Sjögren’s syndrome is an inflammatory condition that causes a decrease in the body’s ability to produce saliva and tears. It is an autoimmune disorder, meaning that it develops because the body is attacking its own tissues—in this case, moisture-producing glands. Dryness of the mouth can lead to tooth decay, changes in the ability to taste food and trouble with talking and swallowing. Dryness of the eyes can cause blurred vision and, over time, damage to the cornea.

Physicians classify Sjögren’s syndrome into two equally common types: primary and secondary. Primary Sjögren’s syndrome occurs by itself, while the secondary type arises alongside another autoimmune disorder, such as rheumatoid arthritis or lupus.

Other common symptoms of Sjögren’s syndrome include:

  • Dry sinuses
  • Dry skin
  • Fatigue
  • Joint pain
  • Digestive problems

In some cases, Sjögren’s syndrome can cause inflammation of the liver, kidney or lungs. The disorder also increases the risk of developing lymphoma, although the vast majority of people with Sjögren’s syndrome do not get lymphoma.

Sjögren’s syndrome is typically—but not exclusively—a disorder of midlife, most often occurring between ages 45 and 55. About 9 in 10 people with Sjögren’s syndrome are women. Scientists do not know what causes Sjögren’s syndrome, but they suspect it emerges from a combination of genetic susceptibility and an environmental trigger, such as a virus.

Early diagnosis and treatment of Sjögren’s syndrome can help patients avoid dental and other complications. However, symptoms develop gradually and can look like those of numerous other conditions, such as rheumatoid arthritis, lupus and fibromyalgia. As a result, patients often do not receive an accurate diagnosis of this disorder until several years after they begin experiencing problems.

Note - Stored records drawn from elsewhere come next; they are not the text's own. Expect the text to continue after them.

===== src/lcr_pkg.sv =====
/*
 * Constants and types for the link interface command register block:
 * offset, field positions, type codes, reset values and timing.
 * Assumes a single 100 MHz clock shared by every user of the package.
 */
package lcr_pkg;

    // ------------------------------------------------------------------
    // Register map.
    // ------------------------------------------------------------------
    localparam logic [7:0]  LCR_CMD_OFS       = 8'h02;  // Command register byte offset.
    localparam int unsigned LCR_LINKS         = 2;      // Link control copies in the block.

    // ------------------------------------------------------------------
    // Field positions shared by both layouts.
    // ------------------------------------------------------------------
    localparam int unsigned LCR_TYPE_LSB      = 13;
    localparam int unsigned LCR_DROP_BIT      = 12;
    localparam int unsigned LCR_LANE_HI_LSB   = 8;

    // Slave layout positions.
    localparam int unsigned LCR_S_BASE_LSB    = 0;
    localparam int unsigned LCR_S_COUNT_LSB   = 5;
    localparam int unsigned LCR_S_UPLINK_BIT  = 10;
    localparam int unsigned LCR_S_ROUTE_BIT   = 11;

    // Host layout positions.
    localparam int unsigned LCR_H_WARMSEL_BIT = 0;
    localparam int unsigned LCR_H_DUAL_BIT    = 1;
    localparam int unsigned LCR_H_SLOT_LSB    = 2;
    localparam int unsigned LCR_H_ORIGIN_BIT  = 7;
    localparam int unsigned LCR_H_CLOAK_BIT   = 8;
    localparam int unsigned LCR_H_FOLLOW_BIT  = 10;
    localparam int unsigned LCR_H_FAULT_BIT   = 11;

    // Bits that carry a field in each layout, type field included.
    localparam logic [15:0] LCR_S_DEFINED     = 16'hFFFF;
    localparam logic [15:0] LCR_H_DEFINED     = 16'hFDFF;

    // ------------------------------------------------------------------
    // Capability type codes.
    // ------------------------------------------------------------------
    localparam logic [2:0]  LCR_TYPE_SLAVE    = 3'h0;
    localparam logic [2:0]  LCR_TYPE_HOST     = 3'h1;
    localparam logic [4:0]  LCR_TYPE_IRQ      = 5'h10;
    localparam logic [4:0]  LCR_TYPE_REVID    = 5'h11;
    localparam logic [4:0]  LCR_TYPE_RETRY    = 5'h18;
    localparam logic [4:0]  LCR_RSVD_A_LO     = 5'h09;
    localparam logic [4:0]  LCR_RSVD_A_HI     = 5'h0F;
    localparam logic [4:0]  LCR_RSVD_B_LO     = 5'h1A;

    // ------------------------------------------------------------------
    // Reset values.
    // ------------------------------------------------------------------
    localparam logic [4:0]  LCR_ID_RST        = 5'h00;
    localparam logic        LCR_WARMSEL_RST   = 1'b1;
    localparam logic        LCR_BIT_CLR       = 1'b0;
    localparam logic [4:0]  LCR_UNIT_COUNT    = 5'h01;  // Identifiers owned by the device.

    // ------------------------------------------------------------------
    // Timing.
    // ------------------------------------------------------------------
    localparam int unsigned LCR_CLK_NS        = 10;
    localparam int unsigned LCR_STALL_LIM_US  = 100;
    localparam int unsigned LCR_STALL_LIM_CYC = LCR_STALL_LIM_US * 1000 / LCR_CLK_NS;

    // Disposition of a packet headed for one link.
    typedef enum logic [1:0] {
        LCR_FORWARD,
        LCR_REJECT,
        LCR_STALL
    } lcr_disp_t;

    // True for a five-bit type code that lies in a reserved range.
    function automatic logic lcrTypeReserved(input logic [4:0] code);
        lcrTypeReserved = (code >= LCR_RSVD_A_LO && code <= LCR_RSVD_A_HI)
                          || (code >= LCR_RSVD_B_LO);
    endfunction

endpackage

Our rheumatologists are skilled at identifying Sjögren’s syndrome based on a combination of physical examination, medical history and testing, sometimes including gland biopsy, tear-production assessment and bloodwork.

Although there is no cure for Sjögren’s syndrome, we provide highly individualized treatment to control symptoms, prevent complications and help you maintain a high quality of life. We also take advantage of the comprehensive referral network of Indiana University Health to connect you with ophthalmologists and other specialists for management of specific problems.

With appropriate management of the condition, people with Sjögren’s syndrome can generally continue with their typical activities and enjoy a normal lifespan.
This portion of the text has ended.